Andy Blunden ablunden@mira.net
Mon Oct 27 01:30:18 PDT 2014


Sure, Carol. You can teach children to manipulate children according to 
a set of rules. In my very limited experience, when kids learn how to 
manipulate symbols according to a social convention, they do not grasp 
the concept behind the rule, consequently when the rules get to a 
certain level of difficulty they just can't cope any longer and give up. 
Like learning to navigate a city by memorising the directions.

I imagine it is difficult to extract "divide" from "share" by decoding a 
text, and so on, but I guess if kids are taught to do this and practise 
it for hours each day they will learn to do it.

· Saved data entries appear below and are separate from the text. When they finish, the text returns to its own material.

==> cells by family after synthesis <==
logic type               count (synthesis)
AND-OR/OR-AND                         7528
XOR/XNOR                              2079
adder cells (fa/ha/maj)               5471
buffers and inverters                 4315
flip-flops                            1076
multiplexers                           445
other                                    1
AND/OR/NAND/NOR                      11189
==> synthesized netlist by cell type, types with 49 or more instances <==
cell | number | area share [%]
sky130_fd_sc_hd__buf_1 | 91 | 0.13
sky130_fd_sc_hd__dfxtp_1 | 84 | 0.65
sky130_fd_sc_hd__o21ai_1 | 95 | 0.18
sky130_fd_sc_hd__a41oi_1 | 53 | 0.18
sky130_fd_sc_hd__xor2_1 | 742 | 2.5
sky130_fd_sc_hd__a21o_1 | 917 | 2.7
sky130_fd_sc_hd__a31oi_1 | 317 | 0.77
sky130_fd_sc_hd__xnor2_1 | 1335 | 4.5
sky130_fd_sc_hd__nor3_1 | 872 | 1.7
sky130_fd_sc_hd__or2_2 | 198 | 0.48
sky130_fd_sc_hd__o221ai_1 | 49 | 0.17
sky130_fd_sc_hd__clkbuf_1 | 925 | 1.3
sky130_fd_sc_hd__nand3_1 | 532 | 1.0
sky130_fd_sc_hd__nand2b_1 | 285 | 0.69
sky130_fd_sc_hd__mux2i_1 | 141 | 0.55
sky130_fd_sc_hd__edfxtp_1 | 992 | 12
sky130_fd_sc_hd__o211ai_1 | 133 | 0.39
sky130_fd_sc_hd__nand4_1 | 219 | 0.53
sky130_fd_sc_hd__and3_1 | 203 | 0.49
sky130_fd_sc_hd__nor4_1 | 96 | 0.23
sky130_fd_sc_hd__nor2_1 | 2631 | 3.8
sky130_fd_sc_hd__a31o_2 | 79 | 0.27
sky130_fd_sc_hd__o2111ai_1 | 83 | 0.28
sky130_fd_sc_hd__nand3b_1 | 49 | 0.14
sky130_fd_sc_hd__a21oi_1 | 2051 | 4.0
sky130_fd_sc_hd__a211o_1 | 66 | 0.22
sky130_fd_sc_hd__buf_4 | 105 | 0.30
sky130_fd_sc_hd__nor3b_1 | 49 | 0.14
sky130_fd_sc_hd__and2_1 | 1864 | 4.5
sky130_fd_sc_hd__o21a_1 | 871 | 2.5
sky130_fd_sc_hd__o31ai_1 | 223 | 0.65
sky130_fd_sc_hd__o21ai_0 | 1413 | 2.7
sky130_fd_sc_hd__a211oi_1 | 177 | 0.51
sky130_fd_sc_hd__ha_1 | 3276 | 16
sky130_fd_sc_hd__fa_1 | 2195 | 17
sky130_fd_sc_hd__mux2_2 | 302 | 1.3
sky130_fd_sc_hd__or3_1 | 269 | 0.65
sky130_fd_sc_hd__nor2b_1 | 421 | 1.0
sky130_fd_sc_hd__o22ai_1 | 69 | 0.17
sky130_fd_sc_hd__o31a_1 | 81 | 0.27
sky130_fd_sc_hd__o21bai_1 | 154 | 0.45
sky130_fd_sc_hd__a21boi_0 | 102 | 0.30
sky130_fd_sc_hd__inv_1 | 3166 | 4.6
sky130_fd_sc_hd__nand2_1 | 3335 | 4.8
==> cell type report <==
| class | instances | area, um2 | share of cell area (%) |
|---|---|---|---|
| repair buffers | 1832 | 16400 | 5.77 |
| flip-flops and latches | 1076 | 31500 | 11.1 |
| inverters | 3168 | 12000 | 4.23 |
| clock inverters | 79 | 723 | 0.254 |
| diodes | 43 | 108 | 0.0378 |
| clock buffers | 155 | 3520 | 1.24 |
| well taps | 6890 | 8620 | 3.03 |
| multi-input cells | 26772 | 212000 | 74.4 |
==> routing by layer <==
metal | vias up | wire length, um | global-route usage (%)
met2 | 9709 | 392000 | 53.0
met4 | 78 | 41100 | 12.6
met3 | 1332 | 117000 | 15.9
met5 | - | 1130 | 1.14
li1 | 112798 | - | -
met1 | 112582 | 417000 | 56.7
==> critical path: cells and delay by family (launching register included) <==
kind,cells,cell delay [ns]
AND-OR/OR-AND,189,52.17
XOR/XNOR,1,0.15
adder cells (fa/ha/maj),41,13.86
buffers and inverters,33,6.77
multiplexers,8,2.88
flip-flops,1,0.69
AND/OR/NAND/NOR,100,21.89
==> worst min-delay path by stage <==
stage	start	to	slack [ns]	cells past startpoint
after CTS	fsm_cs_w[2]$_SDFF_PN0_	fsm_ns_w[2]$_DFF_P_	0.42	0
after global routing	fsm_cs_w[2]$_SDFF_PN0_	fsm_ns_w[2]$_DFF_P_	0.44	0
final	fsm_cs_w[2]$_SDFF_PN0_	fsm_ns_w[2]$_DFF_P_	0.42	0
**run.sh**
```bash
#!/bin/bash
# OpenROAD 26Q1-2900-gdf79404cd8, Yosys 0.63+post, stock flow scripts
make -C /OpenROAD-flow-scripts/flow DESIGN_CONFIG=/design/flow/config.mk WORK_HOME=/design/flow/orfs finish
```
**config.mk**
```make
export PLATFORM = sky130hd
export DESIGN_NAME = detect_010
export DESIGN_NICKNAME = detect_010
export VERILOG_FILES = /design/flow/design.v
export SDC_FILE = /design/flow/constraint.sdc
export NUM_CORES = 4
export LEC_CHECK = 1
export CORE_AREA = 10 10 70 70
export DIE_AREA = 0 0 80 80
```
**constraint.sdc**
```tcl
current_design detect_010

set clk_period 1.7
set clk_io_pct 0.2

create_clock -name clk0 -period $clk_period [get_ports {clk}]

set non_clock_inputs [all_inputs -no_clocks]
set_input_delay [expr $clk_period * $clk_io_pct] -clock clk0 $non_clock_inputs
set_output_delay [expr $clk_period * $clk_io_pct] -clock clk0 [all_outputs]
```
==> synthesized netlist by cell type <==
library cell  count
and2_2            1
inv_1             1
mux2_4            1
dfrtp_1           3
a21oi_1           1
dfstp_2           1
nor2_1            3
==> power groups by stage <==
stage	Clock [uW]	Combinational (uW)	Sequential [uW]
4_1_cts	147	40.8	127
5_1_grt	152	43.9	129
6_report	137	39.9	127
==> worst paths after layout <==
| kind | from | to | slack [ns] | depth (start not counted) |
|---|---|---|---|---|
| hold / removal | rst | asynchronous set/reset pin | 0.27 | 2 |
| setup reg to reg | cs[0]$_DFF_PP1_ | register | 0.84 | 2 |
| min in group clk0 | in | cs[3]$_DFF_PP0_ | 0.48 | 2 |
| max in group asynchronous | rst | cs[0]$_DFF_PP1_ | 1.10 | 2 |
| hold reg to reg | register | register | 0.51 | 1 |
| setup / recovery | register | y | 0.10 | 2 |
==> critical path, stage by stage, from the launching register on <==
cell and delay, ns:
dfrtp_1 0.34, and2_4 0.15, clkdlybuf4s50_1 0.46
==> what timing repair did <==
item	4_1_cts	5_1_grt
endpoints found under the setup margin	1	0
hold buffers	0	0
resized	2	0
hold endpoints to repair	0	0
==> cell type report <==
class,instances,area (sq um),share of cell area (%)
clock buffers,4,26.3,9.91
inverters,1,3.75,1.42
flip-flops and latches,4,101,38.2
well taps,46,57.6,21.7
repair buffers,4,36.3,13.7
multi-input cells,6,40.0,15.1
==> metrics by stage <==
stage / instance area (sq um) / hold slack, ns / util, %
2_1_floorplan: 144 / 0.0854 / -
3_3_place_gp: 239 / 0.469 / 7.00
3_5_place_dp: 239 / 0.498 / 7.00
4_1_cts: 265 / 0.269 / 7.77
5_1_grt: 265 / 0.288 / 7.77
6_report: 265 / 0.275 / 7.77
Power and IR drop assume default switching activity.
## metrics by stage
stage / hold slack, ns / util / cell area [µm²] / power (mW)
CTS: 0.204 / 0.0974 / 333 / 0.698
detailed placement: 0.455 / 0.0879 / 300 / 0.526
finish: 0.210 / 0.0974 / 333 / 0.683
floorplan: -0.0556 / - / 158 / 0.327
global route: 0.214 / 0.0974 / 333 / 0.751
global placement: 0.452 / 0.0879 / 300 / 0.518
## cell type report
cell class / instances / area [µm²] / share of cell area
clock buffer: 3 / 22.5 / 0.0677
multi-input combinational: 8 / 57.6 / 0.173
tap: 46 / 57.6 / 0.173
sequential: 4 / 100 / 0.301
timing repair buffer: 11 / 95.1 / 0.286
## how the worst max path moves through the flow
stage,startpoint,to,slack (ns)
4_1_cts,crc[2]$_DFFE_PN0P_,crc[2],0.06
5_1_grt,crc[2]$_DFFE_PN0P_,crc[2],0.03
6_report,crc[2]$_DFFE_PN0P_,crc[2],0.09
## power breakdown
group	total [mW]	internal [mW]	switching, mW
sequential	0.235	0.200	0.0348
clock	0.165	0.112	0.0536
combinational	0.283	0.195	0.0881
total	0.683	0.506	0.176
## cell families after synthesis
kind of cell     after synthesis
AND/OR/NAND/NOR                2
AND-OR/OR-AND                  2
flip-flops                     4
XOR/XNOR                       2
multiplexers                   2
<file path="design.v">
module flopr(input logic clk,
				 input logic reset,
				 input logic [5:0] d,
				 output logic [5:0] q);
	always_ff @(posedge clk)
		if(reset) q <= 6'b0;
		else q <= d;
endmodule
module lab2_10(input logic clk,
               input logic reset,
               input logic left, right,
               output logic la, lb, lc, ra, rb, rc);
	logic [5:0] state, nextstate;
	logic notstate0, notstate1, notstate2, notstate3, notstate4, notstate5, notleft, notright;
	flopr flop(clk, reset, nextstate, state);
	not n0(notstate0, state[0]);
	not n1(notstate1, state[1]);
	not n2(notstate2, state[2]);
	not n3(notstate3, state[3]);
	not n4(notstate4, state[4]);
	not n5(notstate5, state[5]);
	not nl(notleft, left);
	not nr(notright, right);
	and and1(nextstate[0], notstate5, notstate4, notstate3, notstate2, notstate1, notstate0, left, notright);
	and and2(nextstate[3], notstate5, notstate4, notstate3, notstate2, notstate1, notstate0, notleft, right);
	assign nextstate[1] = state[0];
	assign nextstate[2] = state[1];
	assign nextstate[4] = state[3];
	assign nextstate[5] = state[4];
	assign lc = state[0];  
	assign lb = state[1];  
	assign la = state[2];  
	assign rc = state[3];  
	assign rb = state[4];  
	assign ra = state[5];  
endmodule 
</file>
<file path="constraint.sdc">
current_design lab2_10

set clk_period 1.7
set clk_io_pct 0.2

create_clock -name clk0 -period $clk_period [get_ports {clk}]

set non_clock_inputs [all_inputs -no_clocks]
set_input_delay [expr $clk_period * $clk_io_pct] -clock clk0 $non_clock_inputs
set_output_delay [expr $clk_period * $clk_io_pct] -clock clk0 [all_outputs]
</file>
<file path="config.mk">
export PLATFORM = sky130hd
export DESIGN_NAME = lab2_10
export DESIGN_NICKNAME = lab2_10
export VERILOG_FILES = /design/flow/design.v
export SDC_FILE = /design/flow/constraint.sdc
export NUM_CORES = 4
export LEC_CHECK = 1
export CORE_AREA = 10 10 70 70
export DIE_AREA = 0 0 80 80
</file>
<file path="run.sh">
#!/bin/bash
# OpenROAD 26Q1-2900-gdf79404cd8, Yosys 0.63+post, stock flow scripts
make -C /OpenROAD-flow-scripts/flow DESIGN_CONFIG=/design/flow/config.mk WORK_HOME=/design/flow/orfs finish
</file>
==> deck_impl_summary.md <==
Implementation Results

Drt
  • Post-route ant nets: 0
  • DR iter-0 viols: 2
  • 1st-pass router iterations: 2
  • WL/cell: 8.11 um
  • Drt total wl: 600 um
  • Avg Vias per Cell: about 2.2
  • DRC Markers: 0
  • Via total after detailed routing: between 150 and 200
  • Antenna fix cells: 0

Yosys
  • Main area contributors: dfxtp_1, and2b_2, nor4b_2, or4_4, nor4_1
  • Mapped Avg Cell Area: between 10 and 15 um2
  • Yosys stat cell total: 15
  • Yosys stat area: just under 200 um2
  • Area share, top type: 0.608
  • Ys flops: 6
  • Synth warn: 1
  • Cell type with the largest total area: dfxtp_1
  • Post-Syn Instances: 15
  • Synth Seq Share: 0.608
  • Cell area after synthesis: a little under 200 um2
  • Unique cell types: 7

Floorplanning
  • Fp_density: 0.0579
  • Cell row count: 21
  • Die height: ~80 um
  • I/O pin total: 10
  • Die width: about 80 um
  • DIE AREA: around 6400 um2
  • Core area: 3420 um2

Clock tree
  • Clock sinks: 6
  • Clock transition at path regs: approximately 50 ps
  • Clock Path Buffers: 2
  • Total CTS buffers: 3
  • CTS root buf: clkbuf_4
  • CTS tree: done
  • Htree depth: 1
  • Number of setup buffers added after CTS: 0
  • Post-CTS Hold Buffers: 0
  • Clk latency late pin: 250 ps
  • Post-CTS Resized: 0

Critical path
  • Crit Reg-Reg Startpoint: flop.q[4]
  • R2R Setup Slk: between 500 and 600 ps
  • Crit path cell chain: clkdlybuf4s50_1
  • Slowest cell on crit path: clkdlybuf4s50_1
  • Worst R2R Path Depth: 2
  • RR Endpoint: flop.q[0]
  • Worst EP arrival: roughly 1100 ps
  • Crit path max-delay family: buffers and inverters
  • CP Capture Type: primary output
  • CP required: 1360 ps
  • WS Path Type: register to primary output
  • Crit Path Max Fanout: 3
  • Worst path buffer plus inverter count: 1
  • CP startpoint kind: register
  • CP peak stage delay: 510 ps

Timing
  • Relative slew slack: 0.866
  • Max frequency: 694 MHz
  • Worst-Margin Slew: 200 ps
  • Worst hold margin: about 490 ps
  • Worst clock skew: just under 0.8 ps
  • Pins Over Slew Limit: 0
  • Final setup TNS: 0 ps
  • RSZ-0062 raised after global routing: no
  • Final period utilization: 0.848
  • Final Hold Vio Count: 0
  • Final min period: ~1400 ps
  • Final WS setup: roughly 260 ps
  • Final Setup Violations: 0

Run status
  • Status: finished, final reports clean

Placement
  • Port Buffers: 9
  • Placed cells: between 70 and 80
  • Dpl ws: roughly 37 ps
  • HPWL after detailed placement: roughly 480 um
  • Global placer's final weighted congestion: slightly below 0.7

Layout
  • Largest regs: flop.q (6)
  • Cell Count, Final, Fillers Out: ~74
  • Largest register FFs: 6
  • Largest Register: flop.q
  • Ratio of cells with drive above 1 in the final layout: 0.357
  • Syn-to-layout area delta: 89.9%

GRT
  • Pin count of the biggest net entering global routing: 5
  • Via count of the first global-routing pass: ~190
  • Antenna violations before repair: 0
  • Global-route wire length before repair: ~960 um
  • Total track usage: 0.0204
  • Global route total overflow: 0

Power
  • Peak supply drop: ~0.3 mV
  • PD cells: 840 nW/um2
  • Pwr Total: roughly 0.32 mW
  • Pleak: 0.141 nW

Worst hold path
  • Hold endpoint: flop.q[1]
  • Hold Path Origin: flop.q[0]
  • Hold Path Class: register to register
  • Min-Delay Path Depth: 1

Run
  • Max_cap viols: 0
  • OpenROAD warning count: 25
## cells in the mapped netlist, drive strengths merged
cell type	count
or4	1
nor4	1
and2b	4
inv	1
or3	1
dfxtp	6
nor4b	1
## power breakdown
part	leakage (nW)	switching [mW]	internal (mW)	total (mW)
logic	0.0787	0.00840	0.0218	0.0302
registers	0.0487	0.00278	0.145	0.148
clock network	0.0138	0.0566	0.0802	0.137
total	0.141	0.0677	0.247	0.315
## placed cells by master, fill, tap and decap left out
cell type and instances:
and2b_2 4, buf_4 1, or3_1 1, nor4b_2 1, inv_1 1, clkbuf_4 3, clkdlybuf4s50_1 9, nor4_1 1
or4_4 1, dfxtp_1 6
## per-layer routing
layer  vias to the layer above  track usage  part of all wire
li1                         77            -                 -
met1                        71       0.0327              0.65
met2                        12       0.0177              0.23
met3                         2       0.0148              0.11
met4                         0      0.00704             0.013
met5                         -            0                 0
## worst max path at each step
stage / slack (ps) / cells past startpoint / to / start
4_1_cts: 250 / 1 / lb / flop.q[1]
5_1_grt: 200 / 1 / lb / flop.q[1]
6_report: 260 / 1 / lb / flop.q[1]
## final cells by class
cell class	count	area, um2
Multi-Input combinational cell	8	73.8
Timing Repair Buffer	10	97.6
Clock buffer	3	22.5
Sequential cell	6	120
Fill cell	407	3040
Tap cell	46	57.6
Inverter	1	3.75
## cells by family (layout without fill, tap and decap cells)
family	count (synthesis)	in the layout	synth area share
flip-flops	6	6	0.608
buffers and inverters	1	14	0.0190
AND/OR/NAND/NOR	8	8	0.373
## metrics by stage
stage / util / instance area, um2
detailed placement: 0.103 / 353
global route: 0.110 / 375
global placement: 0.103 / 353
CTS: 0.110 / 375
finish: 0.110 / 375
floorplan: - / 198
No activity file was given, so power comes from the tool's default toggle rates.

I take it that you are suggesting, Carol, that a "word problem" is in 
fact a way of presenting the child a real-life situation. This leaves 
the child the task of (1) understanding the words, (2) abstracting the 
maths problem, (3) successfully manipulating the symbols to a solution.

I think the issue is to grasp the problem here "genetically." A 
professional mathematician manipulates symbols. A preschool child counts 
real objects. To get from one to the other, is not, in my view, a jump 
from handling objects to handling symbols, it is a long drawn out 
process in which the rules of symbol manipulation still carry the marks 
of their origin in object manipulation, psychologically and logically. I 
think the "unit of analysis" problem is also the "germ-cell" problem.  I 
think we have to conceive of learning mathematics genetically.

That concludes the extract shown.